Feds want a ‘range rider’ to protect California cattle from wolves, but no killing allowed

Ever daydreamed about listening to wolves howl on the open range with a herd of cows and your horses as your only companions?

Then the U.S. Department of Agriculture has just the job for you in northeastern California.

On Friday, the federal agency’s Wildlife Services branch posted an advertisement for a “Range Rider” position. The employee’s mission would be to protect cattle from wolf attacks in Modoc, Lassen and Plumas counties.

Under California law, people cannot kill wolves under any circumstances, so the range rider would need to use “non-lethal wildlife mitigation” to keep the wolves away from the cattle, according to the posting.

“Ride horseback over rough terrain and in other off-road environments to transport self and equipment for performing official duties,” the job posting reads. “You will ride along with a herd to protect from predation.”

The salary range is between $36,587 and $52,341. The federal government won’t be providing you with a horse, however.

“To qualify for this position, you must own, or have access to, at least two horses (including tack) used to traveling in steep, mountainous landscapes in close quarters to livestock,” the posting reads.

The range-rider position is the latest way state and federal governments are trying to help ranchers in California share the landscape with the state’s newly arriving wolf packs, which attack livestock from time to time.

Many ranchers would prefer to kill wolves when they attack their livestock that are often left to graze unattended on miles of open range on private and public lands in northeastern California, but wolves are protected under the state’s Endangered Species Act.

Wolf advocates have said range riders are one possible solution to help prevent wolves from harming livestock.

Last year, Gov. Gavin Newsom signed a budget that allocated $3 million in funds to help ranchers use nonlethal methods such as livestock guardians and specialized fencing known as fladry to protect their animals. The funds also can be used to compensate ranchers for the fair market value of their livestock if officials determine the animal died in a confirmed wolf attack.

So far this year, the Department of Fish and Wildlife has received five applications for wolf-kill reimbursements. Their applications are currently under review, said Peter Tira, a spokesman for the department.

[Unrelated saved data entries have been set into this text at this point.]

This design comes from an exercise in tuning for a short achievable clock period and few clock cycles on the open sky130 flow, not from production work.
RTL that was checked went through simulation tests only; none was proved equivalent to the original.

== before ==
==> flow/design.v <==
module condition (
	input wire [3:0] cond,
	input wire [3:0] flags,
	output reg ok
	);
	wire n = flags[3], z = flags[2], c = flags[1], v = flags[0];
	always @(*) begin
		case (cond)
			4'd0:  ok = z;
			4'd1:  ok = ~z;
			4'd2:  ok = c;
			4'd3:  ok = ~c;
			4'd4:  ok = n;
			4'd5:  ok = ~n;
			4'd6:  ok = v;
			4'd7:  ok = ~v;
			4'd8:  ok = v & ~z;
			4'd9:  ok = ~v & z;
			4'd10: ok = (n == v);
			4'd11: ok = (n != v);
			4'd12: ok = ~z & (n == v);
			4'd13: ok = z & (n != v);
			default: ok = 1'b1;
		endcase
	end
endmodule
module ALU (
	input wire [3:0] op,
	input wire [31:0] a, b, op2,
	output reg [31:0] result,
	output wire [3:0] flags
	);
	wire [32:0] sum = {1'b0, a} + {1'b0, op2};
	wire [32:0] dif = {1'b0, a} - {1'b0, op2};
	wire [31:0] x = a ^ op2;
	wire add_zero = (x == {a[30:0] | op2[30:0], 1'b0});
	wire eq = (x == 32'b0);
	reg c, v, z;
	always @(*) begin
		c = 1'b0; v = 1'b0;
		case (op)
			4'b0001: begin result = x;                  z = eq; end                     
			4'b0010: begin result = dif[31:0];          z = eq;                         
			         c = dif[32]; v = a[31] ^ op2[31]; end
			4'b0100: begin result = sum[31:0];          z = add_zero;                   
			         c = sum[32]; v = (a[31] == op2[31]) & (sum[31] != a[31]); end
			4'b1000: begin result = a & op2;            z = ((a & op2) == 32'b0); end   
			4'b1001: begin result = x;                  z = eq; end                     
			4'b1010: begin result = dif[31:0];          z = eq; end                     
			4'b1100: begin result = a | op2;            z = ((a | op2) == 32'b0); end   
			4'b1101: begin result = b;                  z = (b == 32'b0); end           
			4'b1110: begin result = b & ~a;             z = ((b & ~a) == 32'b0); end    
			4'b1111: begin result = ~b;                 z = (b == 32'hFFFFFFFF); end    
			default: begin result = 32'b0;              z = 1'b1; end                   
		endcase
	end
	assign flags = {result[31], z, c, v};
endmodule
module shifter (
	input wire [4:0] amount,
	input wire [1:0] stype,
	input wire [31:0] data,
	output wire [31:0] out_shift
	);
	wire [63:0] ror_in = {data, data};
	wire [63:0] ror_out = ror_in >> amount;
	assign out_shift = (stype == 2'b00) ? (data << amount) :
	                   (stype == 2'b11) ? ror_out[31:0] :
	                                      (data >> amount);
endmodule
module rotate (
	input wire [3:0] rotate_amount,
	input wire [7:0] value,
	output wire [31:0] out_rotate
	);
	wire [63:0] twice = {24'b0, value, 24'b0, value};
	wire [63:0] shifted = twice >> {rotate_amount, 1'b0};
	assign out_rotate = shifted[31:0];
endmodule
module ksadd (
	input wire [31:0] a, b,
	input wire cin,
	output wire [31:0] s,
	output wire cout
	);
	wire [31:0] p0 = a ^ b;
	wire [31:0] g0 = a & b;
	wire [31:0] g1, p1, g2, p2, g3, p3, g4, p4, g5, p5;
	wire [31:0] gi = {g0[31:1], g0[0] | (p0[0] & cin)};
	genvar i;
	generate for (i = 0; i < 32; i = i + 1) begin : t
		if (i >= 1)  begin assign g1[i] = gi[i] | (p0[i] & gi[i-1]);  assign p1[i] = p0[i] & p0[i-1]; end
		else         begin assign g1[i] = gi[i];                      assign p1[i] = p0[i]; end
		if (i >= 2)  begin assign g2[i] = g1[i] | (p1[i] & g1[i-2]);  assign p2[i] = p1[i] & p1[i-2]; end
		else         begin assign g2[i] = g1[i];                      assign p2[i] = p1[i]; end
		if (i >= 4)  begin assign g3[i] = g2[i] | (p2[i] & g2[i-4]);  assign p3[i] = p2[i] & p2[i-4]; end
		else         begin assign g3[i] = g2[i];                      assign p3[i] = p2[i]; end
		if (i >= 8)  begin assign g4[i] = g3[i] | (p3[i] & g3[i-8]);  assign p4[i] = p3[i] & p3[i-8]; end
		else         begin assign g4[i] = g3[i];                      assign p4[i] = p3[i]; end
		if (i >= 16) begin assign g5[i] = g4[i] | (p4[i] & g4[i-16]); assign p5[i] = p4[i] & p4[i-16]; end
		else         begin assign g5[i] = g4[i];                      assign p5[i] = p4[i]; end
	end endgenerate
	assign s = p0 ^ {g5[30:0], cin};
	assign cout = g5[31];
endmodule
This design comes from an exercise in tuning for small area, a short achievable clock period and few clock cycles per item on the open sky130 flow, not from production work. No run shown here included a check of the RTL's function; only the layout flow was run.

==> flow/design.v, too long to show whole: its modules and the start of the top module <==
// module xtea_sx: 35 lines
// module xtea_pg1: 5 lines
// module xtea_euv: 6 lines
// module xtea_pg2: 65 lines
// module xtea_q: 34 lines
// module xtea_sum: 34 lines
// module xtea_step: 13 lines
// module xtea_add: 38 lines
// module xtea_top: 69 lines
// module xtea_pfx_bk_l1: 120 lines
// module xtea_pfx_bk_l2: 56 lines
// module xtea_pfx_bk_l3: 24 lines
// module xtea_pfx_bk_l4: 8 lines
// module xtea_pfx_bk_l5: 8 lines
// module xtea_pfx_bk_l6: 18 lines
// module xtea_pfx_bk_l7: 38 lines
// module xtea_pfx_bk_l8: 78 lines
// module xtea_pfx_bk: 42 lines
module xtea_top(
    input clock, reset, cfg, start,
    input[127:0] data_i, key,
    output busy, ready,
    output[127:0] data_o
);
  // ...
==> flow/flow/run.sh <==
#!/bin/bash
# Standard layout, except that the port buffers are the smallest buffer.
set -euo pipefail
export BUFFER_PORTS_ARGS="-buffer_cell sky130_fd_sc_hd__buf_1"
bash standard.sh finish > standard.log 2>&1
==> flow/standard.sh <==
#!/bin/bash
# synth_recipe.tcl (not shown) runs the flow's synth.tcl, then flattens the netlist and writes it again
# the make line also repeats each setting of config.mk as NAME=value (left out here)
make -C /OpenROAD-flow-scripts/flow DESIGN_CONFIG=/design/flow/config.mk WORK_HOME=/design/flow/orfs CLKGATE_MAP_FILE= SYNTH_SCRIPT=/design/flow/synth_recipe.tcl "${@:-finish}"
==> flow/config.mk <==
export PLATFORM = sky130hd
export DESIGN_NAME = xtea_top
export DESIGN_NICKNAME = xtea_top
export VERILOG_FILES = /design/flow/design.v
export SDC_FILE = /design/flow/constraint.sdc
export NUM_CORES = 4
export LEC_CHECK = 0
export CAP_MARGIN = 20
export CORE_MARGIN = 2
export CORE_UTILIZATION = 60
export SLEW_MARGIN = 20
export SYNTH_HIERARCHICAL = 1
==> flow/constraint.sdc <==
create_clock -name core_clock -period 10.0 [get_ports {clock}]
set_input_delay 2.0000 -clock core_clock [delete_from_list [all_inputs] [get_ports {clock}]]
set_output_delay 2.0000 -clock core_clock [all_outputs]
set_load 0.01 [all_outputs]
==> implementation parameters, run 1 <==
Parameter                              Value

Placed design
  Count of buffers inserted at the top-level ports ... ~390
  Pre-CTS setup slack ... 4.917 ns
  Cell count after placement ... around 3400

Drt
  Length of the first detailed-routing pass in iterations ... 5

Timing
  Setup skew after layout ... between 0.01 and 0.015 ns
  Worst-Margin Slew ... approximately 1.1 ns
  Worst hold margin ... between 0.4 and 0.5 ns

Global routing
  Met1 Resource Use GR ... 0.3581
  Total Routing Usage GR ... 0.2661
  Remaining global-route overflow ... 0
  Busiest grt layer ... met2

Layout
  Largest register FFs ... roughly 130
  Number of filler instances in the final layout ... 3701
  Biggest Area Class ... multi-input gates

Critical path
  Endpoint of the worst setup timing path ... b0[31]
  Crit-path max cell delay ... approximately 0.84 ns
  Number of cells traversed by the worst register-to-register path ... 19
  Max stage delay cell, worst path ... sky130_fd_sc_hd__dfrtp_4
  Element type at the critical path start ... flip-flop

Status
  Result of the run ... timing/DRC/antenna clean

Die
  Floorplan core area ... roughly 42000 µm²
  Boundary pin count ... roughly 400

CTS
  Num CTS Buffers ... 39

Min path
  Worst min-delay path startpoint ... cnt[5]
  Kind of path behind the tightest hold check ... flip-flop to flip-flop
==> module xtea_sx, before the edit <==
module xtea_sx(input [31:0] b, k, output [31:0] s, bk);
assign s[0] = b[5];
assign s[1] = b[6];
assign s[2] = b[7];
assign s[3] = b[8];
assign s[4] = b[0] ^ b[9];
assign s[5] = b[1] ^ b[10];
assign s[6] = b[2] ^ b[11];
assign s[7] = b[3] ^ b[12];
assign s[8] = b[4] ^ b[13];
assign s[9] = b[5] ^ b[14];
assign s[10] = b[6] ^ b[15];
assign s[11] = b[7] ^ b[16];
assign s[12] = b[8] ^ b[17];
assign s[13] = b[9] ^ b[18];
assign s[14] = b[10] ^ b[19];
assign s[15] = b[11] ^ b[20];
assign s[16] = b[12] ^ b[21];
assign s[17] = b[13] ^ b[22];
assign s[18] = b[14] ^ b[23];
assign s[19] = b[15] ^ b[24];
assign s[20] = b[16] ^ b[25];
assign s[21] = b[17] ^ b[26];
assign s[22] = b[18] ^ b[27];
assign s[23] = b[19] ^ b[28];
assign s[24] = b[20] ^ b[29];
assign s[25] = b[21] ^ b[30];
assign s[26] = b[22] ^ b[31];
assign s[27] = b[23];
assign s[28] = b[24];
assign s[29] = b[25];
assign s[30] = b[26];
assign s[31] = b[27];
assign bk = b ^ k;
endmodule
==> module xtea_pg1, before the edit <==
module xtea_pg1(input [31:0] s, b, bk, input go, output [30:0] gn, pn, output [31:0] hk);
assign gn = ~(s[30:0] & b[30:0] & {31{go}});
assign pn = ~(s[30:0] ^ b[30:0]);
assign hk = s ^ bk;
endmodule
==> module xtea_pg2, before the edit <==
module xtea_pg2(input [30:0] c, input [31:0] e, u, v, input cin, output [30:0] gn, pn, output p31);
assign pn[0] = ~e[0];
assign gn[0] = ~(u[0] | (e[0] & cin));
assign pn[1] = e[1] ^ c[0];
assign gn[1] = ~(c[0] ? u[1] : v[1]);
assign pn[2] = ~(e[2] ^ c[1]);
assign gn[2] = ~(c[1] ? v[2] : u[2]);
assign pn[3] = ~(e[3] ^ c[2]);
assign gn[3] = ~(c[2] ? v[3] : u[3]);
assign pn[4] = e[4] ^ c[3];
assign gn[4] = ~(c[3] ? u[4] : v[4]);
assign pn[5] = ~(e[5] ^ c[4]);
assign gn[5] = ~(c[4] ? v[5] : u[5]);
assign pn[6] = e[6] ^ c[5];
assign gn[6] = ~(c[5] ? u[6] : v[6]);
assign pn[7] = ~(e[7] ^ c[6]);
assign gn[7] = ~(c[6] ? v[7] : u[7]);
assign pn[8] = ~(e[8] ^ c[7]);
assign gn[8] = ~(c[7] ? v[8] : u[8]);
assign pn[9] = ~(e[9] ^ c[8]);
assign gn[9] = ~(c[8] ? v[9] : u[9]);
assign pn[10] = e[10] ^ c[9];
assign gn[10] = ~(c[9] ? u[10] : v[10]);
assign pn[11] = ~(e[11] ^ c[10]);
assign gn[11] = ~(c[10] ? v[11] : u[11]);
assign pn[12] = ~(e[12] ^ c[11]);
assign gn[12] = ~(c[11] ? v[12] : u[12]);
assign pn[13] = ~(e[13] ^ c[12]);
assign gn[13] = ~(c[12] ? v[13] : u[13]);
assign pn[14] = e[14] ^ c[13];
assign gn[14] = ~(c[13] ? u[14] : v[14]);
assign pn[15] = ~(e[15] ^ c[14]);
assign gn[15] = ~(c[14] ? v[15] : u[15]);
assign pn[16] = e[16] ^ c[15];
assign gn[16] = ~(c[15] ? u[16] : v[16]);
assign pn[17] = ~(e[17] ^ c[16]);
assign gn[17] = ~(c[16] ? v[17] : u[17]);
assign pn[18] = e[18] ^ c[17];
assign gn[18] = ~(c[17] ? u[18] : v[18]);
assign pn[19] = ~(e[19] ^ c[18]);
assign gn[19] = ~(c[18] ? v[19] : u[19]);
assign pn[20] = ~(e[20] ^ c[19]);
assign gn[20] = ~(c[19] ? v[20] : u[20]);
assign pn[21] = ~(e[21] ^ c[20]);
assign gn[21] = ~(c[20] ? v[21] : u[21]);
assign pn[22] = e[22] ^ c[21];
assign gn[22] = ~(c[21] ? u[22] : v[22]);
assign pn[23] = ~(e[23] ^ c[22]);
assign gn[23] = ~(c[22] ? v[23] : u[23]);
assign pn[24] = e[24] ^ c[23];
assign gn[24] = ~(c[23] ? u[24] : v[24]);
assign pn[25] = ~(e[25] ^ c[24]);
assign gn[25] = ~(c[24] ? v[25] : u[25]);
assign pn[26] = e[26] ^ c[25];
assign gn[26] = ~(c[25] ? u[26] : v[26]);
assign pn[27] = ~(e[27] ^ c[26]);
assign gn[27] = ~(c[26] ? v[27] : u[27]);
assign pn[28] = ~(e[28] ^ c[27]);
assign gn[28] = ~(c[27] ? v[28] : u[28]);
assign pn[29] = ~(e[29] ^ c[28]);
assign gn[29] = ~(c[28] ? v[29] : u[29]);
assign pn[30] = e[30] ^ c[29];
assign gn[30] = ~(c[29] ? u[30] : v[30]);
assign p31 = e[31] ^ c[30];
endmodule
==> module xtea_sum, before the edit <==
module xtea_sum(input [31:0] q, input [30:0] C, input cin, output [31:0] n);
assign n[0] = q[0] ^ cin;
assign n[1] = ~(q[1] ^ C[0]);
assign n[2] = q[2] ^ C[1];
assign n[3] = q[3] ^ C[2];
assign n[4] = ~(q[4] ^ C[3]);
assign n[5] = q[5] ^ C[4];
assign n[6] = ~(q[6] ^ C[5]);
assign n[7] = q[7] ^ C[6];
assign n[8] = q[8] ^ C[7];
assign n[9] = q[9] ^ C[8];
assign n[10] = ~(q[10] ^ C[9]);
assign n[11] = q[11] ^ C[10];
assign n[12] = q[12] ^ C[11];
assign n[13] = q[13] ^ C[12];
assign n[14] = ~(q[14] ^ C[13]);
assign n[15] = q[15] ^ C[14];
assign n[16] = ~(q[16] ^ C[15]);
assign n[17] = q[17] ^ C[16];
assign n[18] = ~(q[18] ^ C[17]);
assign n[19] = q[19] ^ C[18];
assign n[20] = q[20] ^ C[19];
assign n[21] = q[21] ^ C[20];
assign n[22] = ~(q[22] ^ C[21]);
assign n[23] = q[23] ^ C[22];
assign n[24] = ~(q[24] ^ C[23]);
assign n[25] = q[25] ^ C[24];
assign n[26] = ~(q[26] ^ C[25]);
assign n[27] = q[27] ^ C[26];
assign n[28] = q[28] ^ C[27];
assign n[29] = q[29] ^ C[28];
assign n[30] = ~(q[30] ^ C[29]);
assign n[31] = q[31] ^ C[30];
endmodule
==> module xtea_step, before the edit <==
module xtea_step(input [31:0] a, b, k, d, input go, cin, busy, output [31:0] n);
wire [31:0] s, bk, hk, e, u, v, q;
wire [30:0] g1n, p1n, c, g2n, p2n, C;
wire p31;
xtea_sx  SX  (.b(b), .k(k), .s(s), .bk(bk));
xtea_pg1 PG1 (.s(s), .b(b), .bk(bk), .go(go), .gn(g1n), .pn(p1n), .hk(hk));
xtea_pfx_bk PF (.g(g1n), .p(p1n), .G(c));
xtea_euv EUV (.a(a), .hk(hk), .go(go), .e(e), .u(u), .v(v));
xtea_pg2 PG2 (.c(c), .e(e), .u(u), .v(v), .cin(cin), .gn(g2n), .pn(p2n), .p31(p31));
xtea_pfx_bk PS (.g(g2n), .p(p2n), .G(C));
xtea_q   Q   (.pn(p2n), .p31(p31), .d(d), .busy(busy), .q(q));
xtea_sum SUM (.q(q), .C(C), .cin(cin), .n(n));
endmodule
==> module xtea_add, before the edit <==
module xtea_add(input [31:0] x, y, input inv, output [31:0] r);
wire [30:0] gn = ~(x[30:0] & y[30:0]);
wire [30:0] pn = ~(x[30:0] ^ y[30:0]);
wire [30:0] G;
xtea_pfx_bk PF (.g(gn), .p(pn), .G(G));
assign r[0] = x[0] ^ y[0] ^ inv;
assign r[1] = ~(x[1] ^ y[1] ^ inv ^ G[0]);
assign r[2] = x[2] ^ y[2] ^ inv ^ G[1];
assign r[3] = x[3] ^ y[3] ^ inv ^ G[2];
assign r[4] = ~(x[4] ^ y[4] ^ inv ^ G[3]);
assign r[5] = x[5] ^ y[5] ^ inv ^ G[4];
assign r[6] = ~(x[6] ^ y[6] ^ inv ^ G[5]);
assign r[7] = x[7] ^ y[7] ^ inv ^ G[6];
assign r[8] = x[8] ^ y[8] ^ inv ^ G[7];
assign r[9] = x[9] ^ y[9] ^ inv ^ G[8];
assign r[10] = ~(x[10] ^ y[10] ^ inv ^ G[9]);
assign r[11] = x[11] ^ y[11] ^ inv ^ G[10];
assign r[12] = x[12] ^ y[12] ^ inv ^ G[11];
assign r[13] = x[13] ^ y[13] ^ inv ^ G[12];
assign r[14] = ~(x[14] ^ y[14] ^ inv ^ G[13]);
assign r[15] = x[15] ^ y[15] ^ inv ^ G[14];
assign r[16] = ~(x[16] ^ y[16] ^ inv ^ G[15]);
assign r[17] = x[17] ^ y[17] ^ inv ^ G[16];
assign r[18] = ~(x[18] ^ y[18] ^ inv ^ G[17]);
assign r[19] = x[19] ^ y[19] ^ inv ^ G[18];
assign r[20] = x[20] ^ y[20] ^ inv ^ G[19];
assign r[21] = x[21] ^ y[21] ^ inv ^ G[20];
assign r[22] = ~(x[22] ^ y[22] ^ inv ^ G[21]);
assign r[23] = x[23] ^ y[23] ^ inv ^ G[22];
assign r[24] = ~(x[24] ^ y[24] ^ inv ^ G[23]);
assign r[25] = x[25] ^ y[25] ^ inv ^ G[24];
assign r[26] = ~(x[26] ^ y[26] ^ inv ^ G[25]);
assign r[27] = x[27] ^ y[27] ^ inv ^ G[26];
assign r[28] = x[28] ^ y[28] ^ inv ^ G[27];
assign r[29] = x[29] ^ y[29] ^ inv ^ G[28];
assign r[30] = ~(x[30] ^ y[30] ^ inv ^ G[29]);
assign r[31] = x[31] ^ y[31] ^ inv ^ G[30];
endmodule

There have been five documented wolf attacks on livestock in Lassen and Siskiyou counties so far in 2022, according to the Department of Fish and Wildlife’s gray wolf webpage.

In the years since OR7 in 2011 became the first known wolf to venture into California in nearly a century, more than 40 wolves have passed through, settled or been born in California. Almost all of them have stayed in a remote, five-county region about the size of West Virginia in California’s sparsely populated northeastern corner.

There are three small wolf packs — the Lassen, Beckwourth and the Whaleback — known to live in the area where cattle outnumber people.

A handful of wolves in California also have died under suspicious circumstances — at least one of them from a bullet — but so far no one has been arrested.